As an initial matter, appellant’s recitation of the facts is woefully insufficient. He discusses the process server’s allegation that Respondent assaulted him (without discussing Respondent’s contrary evidence), and sets forth the context and subsequent history of the subpoena the process server was attempting to serve. He also discusses the statements he made at the debtor’s examination and his explanation for the statements. He quotes at length from the trial court’s oral ruling on the civil restraining order. None of the other evidence discussed above is included in Appellant’s statement of facts. He has thus forfeited his substantial evidence challenge. (Schellinger Brothers v. Cotter (2016) 2 Cal.App.5th 984, 998 [it is “an elemental principle of appellate practice . . . that a party challenging the sufficiency of the evidence to support a factual determination made by the trier of fact is required to set out all evidence pertinent to that determination, on penalty of forfeiting review”].)
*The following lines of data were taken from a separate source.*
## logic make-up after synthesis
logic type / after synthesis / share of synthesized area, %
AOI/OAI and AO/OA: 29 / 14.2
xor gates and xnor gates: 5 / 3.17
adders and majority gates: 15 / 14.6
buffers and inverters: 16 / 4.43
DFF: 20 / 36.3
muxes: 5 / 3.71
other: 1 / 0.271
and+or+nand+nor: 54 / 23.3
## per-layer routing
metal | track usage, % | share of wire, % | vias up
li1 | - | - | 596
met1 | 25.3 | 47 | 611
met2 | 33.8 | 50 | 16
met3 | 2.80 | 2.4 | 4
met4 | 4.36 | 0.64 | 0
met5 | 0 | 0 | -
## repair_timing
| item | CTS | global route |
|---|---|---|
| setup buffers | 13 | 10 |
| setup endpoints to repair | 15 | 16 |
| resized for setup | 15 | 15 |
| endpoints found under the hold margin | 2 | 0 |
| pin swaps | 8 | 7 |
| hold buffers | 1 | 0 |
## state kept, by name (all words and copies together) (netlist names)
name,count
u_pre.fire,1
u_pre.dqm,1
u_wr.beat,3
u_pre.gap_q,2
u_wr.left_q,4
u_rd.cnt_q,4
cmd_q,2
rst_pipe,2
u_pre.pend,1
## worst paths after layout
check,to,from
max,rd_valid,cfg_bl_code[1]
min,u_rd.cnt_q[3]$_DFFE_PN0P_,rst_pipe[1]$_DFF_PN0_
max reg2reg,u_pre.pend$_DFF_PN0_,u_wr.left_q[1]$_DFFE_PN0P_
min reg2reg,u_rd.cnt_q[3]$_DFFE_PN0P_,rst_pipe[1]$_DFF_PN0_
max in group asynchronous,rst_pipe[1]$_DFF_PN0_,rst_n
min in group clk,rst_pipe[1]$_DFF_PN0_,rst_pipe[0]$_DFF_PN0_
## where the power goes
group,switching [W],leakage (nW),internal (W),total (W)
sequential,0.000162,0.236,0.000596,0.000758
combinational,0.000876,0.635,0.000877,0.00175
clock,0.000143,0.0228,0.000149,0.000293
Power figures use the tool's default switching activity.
===== src/rtl/win_filter_bank.sv =====
module win_filter_bank #(
  parameter int NPAIR = 8,
  parameter int VW    = 10,
  localparam int IW   = $clog2(NPAIR),
  localparam int NCH  = 2
) (
  input  logic             clk_i,
  input  logic             rst_ni,
  input  logic             cfg_we_i,
  input  logic [IW-1:0]    cfg_idx_i,
  input  logic             cfg_chan_i,
  input  logic [VW-1:0]    cfg_lo_i,
  input  logic [VW-1:0]    cfg_hi_i,
  input  logic             cfg_out_i,
  input  logic             cfg_en_i,
  input  logic [VW-1:0]    smp0_i,
  input  logic [VW-1:0]    smp1_i,
  input  logic             eval_i,
  output logic [NPAIR-1:0] hit_o,
  output logic             hit_vld_o
);

  logic [VW-1:0]    smp [NCH];
  logic [NPAIR-1:0] pair_en;
  logic [NPAIR-1:0] pair_hit;

  assign smp[0] = smp0_i;
  assign smp[1] = smp1_i;

  for (genvar p = 0; p < NPAIR; p++) begin : g_pair
    logic [NCH-1:0] en_q, out_q, pass;
    for (genvar c = 0; c < NCH; c++) begin : g_chan
      logic [VW-1:0] lo_q, hi_q;
      logic          inwin;
      always_ff @(posedge clk_i or negedge rst_ni) begin
        if (!rst_ni) begin
          lo_q     <= '0;
          hi_q     <= '0;
          out_q[c] <= 1'b0;
          en_q[c]  <= 1'b0;
        end else if (cfg_we_i && cfg_idx_i == IW'(p) && cfg_chan_i == 1'(c)) begin
          lo_q     <= cfg_lo_i;
          hi_q     <= cfg_hi_i;
          out_q[c] <= cfg_out_i;
          en_q[c]  <= cfg_en_i;
        end
      end
      assign inwin   = (smp[c] >= lo_q) && (smp[c] <= hi_q);
      assign pass[c] = !en_q[c] || (inwin ^ out_q[c]);
    end
    assign pair_en[p]  = |en_q;
    assign pair_hit[p] = pair_en[p] && (&pass);
  end

  always_ff @(posedge clk_i or negedge rst_ni) begin
    if (!rst_ni) begin
      hit_o     <= '0;
      hit_vld_o <= 1'b0;
    end else begin
      hit_vld_o <= eval_i;
      if (eval_i) hit_o <= pair_hit;
    end
  end

  p_vld_after_eval_r7: assert property (@(posedge clk_i) disable iff (!rst_ni)
    eval_i |=> hit_vld_o);
  p_no_vld_without_eval_r8: assert property (@(posedge clk_i) disable iff (!rst_ni)
    !eval_i |=> !hit_vld_o);
  p_hit_holds_r8: assert property (@(posedge clk_i) disable iff (!rst_ni)
    !eval_i |=> $stable(hit_o));
  p_disabled_pair_quiet_r6: assert property (@(posedge clk_i) disable iff (!rst_ni)
    eval_i |=> (hit_o & ~$past(pair_en)) == '0);

endmodule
Even if we were to consider the challenge, we would reject it. Appellant argues first that the trial court found no credible threat of violence. He relies on the following statement by the trial court: “There’s been evidence before this court of [Appellant] making threats which he has explained to this court were not meant to be threats of killing and people paying for it in a personal way, but of paying for it with further litigation.” Although the trial court summarized Appellant’s position on his statements at the debtor’s examination, it did not indicate whether it credited his characterization or not, nor did it make express findings about the other evidence of threats submitted by Respondent. “On appeal, a judgment of the trial court is presumed to be correct. [Citation.] . . . All intendments and presumptions are made to support the judgment on matters as to which the record is silent.” (Cahill v. San Diego Gas & Electric Co. (2011) 194 Cal.App.4th 939, 956.) Accordingly, we presume the trial court credited Respondent’s evidence that Appellant made credible threats.
Appellant’s primary argument relates to his status as a vexatious litigant. He contends there was no evidence he was currently litigating in violation of a vexatious litigant prefiling order and, even if he was, a section 527.6 restraining order is not the appropriate remedy for such a violation. Even so assuming, this argument is immaterial where, as here, there is other evidence sufficient to support the order. Appellant has spent years pursuing litigation against the Protected Persons—either on his own behalf or through straw plaintiffs—that multiple courts have found frivolous, harassing, and/or in bad faith. He also has a history of issuing threats. The month before Respondent initiated the instant proceeding, Appellant’s process server filed a personal injury lawsuit against Respondent and, crediting Respondent’s evidence, this lawsuit was fabricated at Appellant’s request. The trial court could infer, based on the history of bad faith litigation and threats, that Appellant intends to continue harassing the Protected Persons. (See Parisi, supra, 5 Cal.App.5th at p. 1228 [defendant’s past actions, including “abusive and unmeritorious litigation history against” the protected person, “provide a clear context for” the defendant’s recent conduct such that “[t]he trial court reasonably found that [the defendant’s] intent was to harass”].)
Accordingly, Appellant has failed to demonstrate the trial court’s order lacks substantial evidence.
III. Sanctions
Respondent separately moves for sanctions against Appellant. We previously deferred ruling on the motion and now deny it.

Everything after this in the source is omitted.